Phoenix 是一個開源、自行架設的可觀測性平台,可用於大規模監控、除錯與優化大型語言模型 (LLM) 應用程式與 AI agent。Phoenix 為你的 Google Agent Development Kit (ADK) 應用程式提供完整的追蹤與評估功能。你可以先註冊一個免費帳號開始使用。

概覽

Phoenix 能夠透過 OpenInference instrumentation 自動從 Google Agent Development Kit (ADK) 收集追蹤資料,讓你可以:

  • 追蹤 agent 互動 — 自動擷取每一次 agent 執行、工具呼叫 (tool calls)、模型請求與回應,並保留完整上下文與中繼資料
  • 評估效能 — 使用自訂或內建評估器來評估 agent 行為,並執行實驗以測試 agent 設定
  • 除錯問題 — 分析詳細的追蹤資料,快速找出瓶頸、失敗的工具呼叫 (tool calls) 以及非預期的 agent 行為
  • 自行架設控制 — 將資料保留在你自己的基礎架構上

安裝

1. 安裝必要套件

pip install openinference-instrumentation-google-adk google-adk arize-phoenix-otel

設定

1. 啟動 Phoenix

以下說明將指引你如何使用 Phoenix Cloud。你也可以在 notebook、終端機中 啟動 Phoenix,或是透過容器自行架設。

  1. 註冊一個 免費的 Phoenix 帳號
  2. 在新的 Phoenix Space 的設定頁面中,建立你的 API KEY。
  3. 複製你的 endpoint,格式應如下所示:https://app.phoenix.arize.com/s/[your-space-name]
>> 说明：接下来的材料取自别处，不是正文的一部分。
## config.mk

```make
export PLATFORM = sky130hd
export DESIGN_NAME = ac97_ctrl_top
export DESIGN_NICKNAME = d
export VERILOG_FILES = /design/src/common/ac97_pkg.sv /design/src/fifo/fifo_level_monitor.sv /design/src/fifo/sample_fifo.sv /design/src/hw/ac97_bus_ctrl.sv /design/src/hw/ac97_ctrl_top.sv /design/src/hw/sample_clock_gen.sv
export VERILOG_INCLUDE_DIRS = /design/src /design/src/common
export SDC_FILE = /design/constraint.sdc
export NUM_CORES = 1
export LEC_CHECK = 0
export BUFFER_PORTS_ARGS = -buffer_cell sky130_fd_sc_hd__buf_2
export CELL_PAD_IN_SITES_DETAIL_PLACEMENT = 1
export CELL_PAD_IN_SITES_GLOBAL_PLACEMENT = 2
export CORE_MARGIN = 1
export CORE_UTILIZATION = 30
export CTS_CLUSTER_DIAMETER = 120
export CTS_CLUSTER_SIZE = 24
export DETAILED_ROUTE_END_ITERATION = 6
export PLACE_DENSITY_LB_ADDON = 0.05
export SYNTH_ARGS = -nofsm -noshare
export SYNTH_HDL_FRONTEND = slang
export SYNTH_SLANG_ARGS = --single-unit
```

## constraint.sdc

```tcl
create_clock -name clk_adc_125mhz -period 4.4 [get_ports clk_adc_125mhz]
set_clock_uncertainty 0.2 [all_clocks]
set_input_delay 0.66 -clock clk_adc_125mhz [delete_from_list [all_inputs] [get_ports clk_adc_125mhz]]
set_output_delay 0.66 -clock clk_adc_125mhz [all_outputs]
set_load 0.03 [all_outputs]
```
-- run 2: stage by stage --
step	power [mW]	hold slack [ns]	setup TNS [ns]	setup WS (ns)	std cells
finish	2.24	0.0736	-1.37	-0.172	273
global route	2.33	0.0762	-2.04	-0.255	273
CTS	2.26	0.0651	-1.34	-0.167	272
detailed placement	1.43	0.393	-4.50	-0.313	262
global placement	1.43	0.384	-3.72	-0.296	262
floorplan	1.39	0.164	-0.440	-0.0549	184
==> src/verilog/scene_pkg.sv <==
// video stream struct, AXI4-Lite structs, ball config, colours, goal geometry, register map
package scene_pkg;

  // 4 bits per channel, r in the top nibble
  typedef logic [11:0] rgb_t;

  // one pixel step through the video pipeline
  typedef struct packed {
    logic [10:0] hcount;
    logic [10:0] vcount;
    logic        hsync;
    logic        vsync;
    logic        hblnk;
    logic        vblnk;
    rgb_t        rgb;
  } vid_t;

  // host to slave
  typedef struct packed {
    logic        awvalid;
    logic [3:0]  awaddr;
    logic        wvalid;
    logic [31:0] wdata;
    logic        bready;
    logic        arvalid;
    logic [3:0]  araddr;
    logic        rready;
  } axil_req_t;

  // slave to host
  typedef struct packed {
    logic        awready;
    logic        wready;
    logic        bvalid;
    logic [1:0]  bresp;
    logic        arready;
    logic        rvalid;
    logic [31:0] rdata;
    logic [1:0]  rresp;
  } axil_rsp_t;

  typedef struct packed {
    logic [10:0] x;
    logic [10:0] y;
    rgb_t        colour;
    logic        enable;
  } ball_cfg_t;

  // scene palette
  localparam rgb_t BLUE_BG       = 12'h4_A_F;
  localparam rgb_t GREEN_GRASS   = 12'h3_A_3;
  localparam rgb_t WHITE_LINES   = 12'hF_F_F;
  localparam rgb_t WHITE_NET     = 12'hE_E_E;
  localparam rgb_t GREY_GOALPOST = 12'hC_C_C;

  // goal seen from the keeper, in pixels
  localparam logic [10:0] GK_POST_OUTER_EDGE      = 11'd150;
  localparam logic [10:0] GK_POST_INNER_EDGE      = 11'd162;
  localparam logic [10:0] GK_POST_TOP_EDGE        = 11'd200;
  localparam logic [10:0] GK_CROSSBAR_BOTTOM_EDGE = 11'd212;
  localparam logic [10:0] GK_POST_BOTTOM_EDGE     = 11'd400;
  localparam logic [10:0] GK_NET_WIDTH            = 11'd20;
  localparam logic [10:0] GK_SIX_YARD_LINE        = 11'd330;
  localparam logic [10:0] GK_GRASS_HEIGHT         = 11'd300;
  localparam logic [10:0] PENALTY_SPOT_Y          = 11'd450;

  // square ball edge
  localparam logic [10:0] BALL_SIZE = 11'd16;

  // register map, byte offsets
  localparam logic [3:0] REG_POS   = 4'h0;
  localparam logic [3:0] REG_COLOR = 4'h4;
  localparam logic [3:0] REG_CTRL  = 4'h8;

  localparam logic [1:0] AXI_RESP_OKAY = 2'b00;

endpackage
### config.mk
export PLATFORM = sky130hd
export DESIGN_NAME = obj_scan_flat
export DESIGN_NICKNAME = d
export VERILOG_FILES = /design/src/obj_pkg.sv /design/src/obj_req_if.sv /design/src/obj_scan.sv /design/src/flat_wrapper.sv
export SDC_FILE = /design/constraint.sdc
export NUM_CORES = 1
export LEC_CHECK = 0
export BUFFER_PORTS_ARGS = -buffer_cell sky130_fd_sc_hd__buf_2
export CAP_MARGIN = 20
export CORE_ASPECT_RATIO = 0.9
export CORE_MARGIN = 4
export CORE_UTILIZATION = 35
export DETAILED_ROUTE_END_ITERATION = 6
export PLACE_DENSITY_LB_ADDON = 0.1
export SLEW_MARGIN = 20
export SYNTH_ARGS = -nofsm -noshare
export SYNTH_HDL_FRONTEND = slang
export SYNTH_SLANG_ARGS = --single-unit
### constraint.sdc
create_clock -name clk -period 6 [get_ports clk]
set_input_delay 0.9 -clock clk [delete_from_list [all_inputs] [get_ports clk]]
set_output_delay 0.9 -clock clk [all_outputs]
set_load 0.01 [all_outputs]
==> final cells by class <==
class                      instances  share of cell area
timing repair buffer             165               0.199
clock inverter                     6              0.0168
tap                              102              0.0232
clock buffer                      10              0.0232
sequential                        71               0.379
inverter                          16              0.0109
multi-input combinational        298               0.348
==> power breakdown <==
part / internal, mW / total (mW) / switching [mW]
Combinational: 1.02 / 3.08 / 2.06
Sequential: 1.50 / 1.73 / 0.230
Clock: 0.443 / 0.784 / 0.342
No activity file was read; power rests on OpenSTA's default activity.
設定你的 Phoenix endpoint 與 API KEY:

import os

os.environ["PHOENIX_API_KEY"] = "ADD YOUR PHOENIX API KEY"
os.environ["PHOENIX_COLLECTOR_ENDPOINT"] = "ADD YOUR PHOENIX COLLECTOR ENDPOINT"

# If you created your Phoenix Cloud instance before June 24th, 2025, set the API key as a header:
# os.environ["PHOENIX_CLIENT_HEADERS"] = f"api_key={os.getenv('PHOENIX_API_KEY')}"

2. 將您的應用程式連接至 Phoenix

from phoenix.otel import register

# Configure the Phoenix tracer
tracer_provider = register(
    project_name="my-llm-app",  # Default is 'default'
    auto_instrument=True        # Auto-instrument your app based on installed OI dependencies
)

觀察(Observe)

現在你已經完成追蹤(tracing)設定,所有 Google Agent Development Kit (ADK) SDK 的請求都會被串流至 Phoenix 進行可觀察性(observability)與評估。

import nest_asyncio
nest_asyncio.apply()

from google.adk.agents import Agent
from google.adk.runners import InMemoryRunner
from google.genai import types

# Define a tool function
def get_weather(city: str) -> dict:
    """Retrieves the current weather report for a specified city.

    Args:
        city (str): The name of the city for which to retrieve the weather report.

    Returns:
        dict: status and result or error msg.
    """
    if city.lower() == "new york":
        return {
            "status": "success",
            "report": (
                "The weather in New York is sunny with a temperature of 25 degrees"
                " Celsius (77 degrees Fahrenheit)."
            ),
        }
    else:
        return {
            "status": "error",
            "error_message": f"Weather information for '{city}' is not available.",
        }

# Create an agent with tools
agent = Agent(
    name="weather_agent",
    model="gemini-2.0-flash-exp",
    description="Agent to answer questions using weather tools.",
    instruction="You must use the available tools to find an answer.",
    tools=[get_weather]
)

app_name = "weather_app"
user_id = "test_user"
session_id = "test_session"
runner = InMemoryRunner(agent=agent, app_name=app_name)
session_service = runner.session_service

await session_service.create_session(
    app_name=app_name,
    user_id=user_id,
    session_id=session_id
)

# Run the agent (all interactions will be traced)
async for event in runner.run_async(
    user_id=user_id,
    session_id=session_id,
    new_message=types.Content(role="user", parts=[
        types.Part(text="What is the weather in New York?")]
    )
):
    if event.is_final_response():
        print(event.content.parts[0].text.strip())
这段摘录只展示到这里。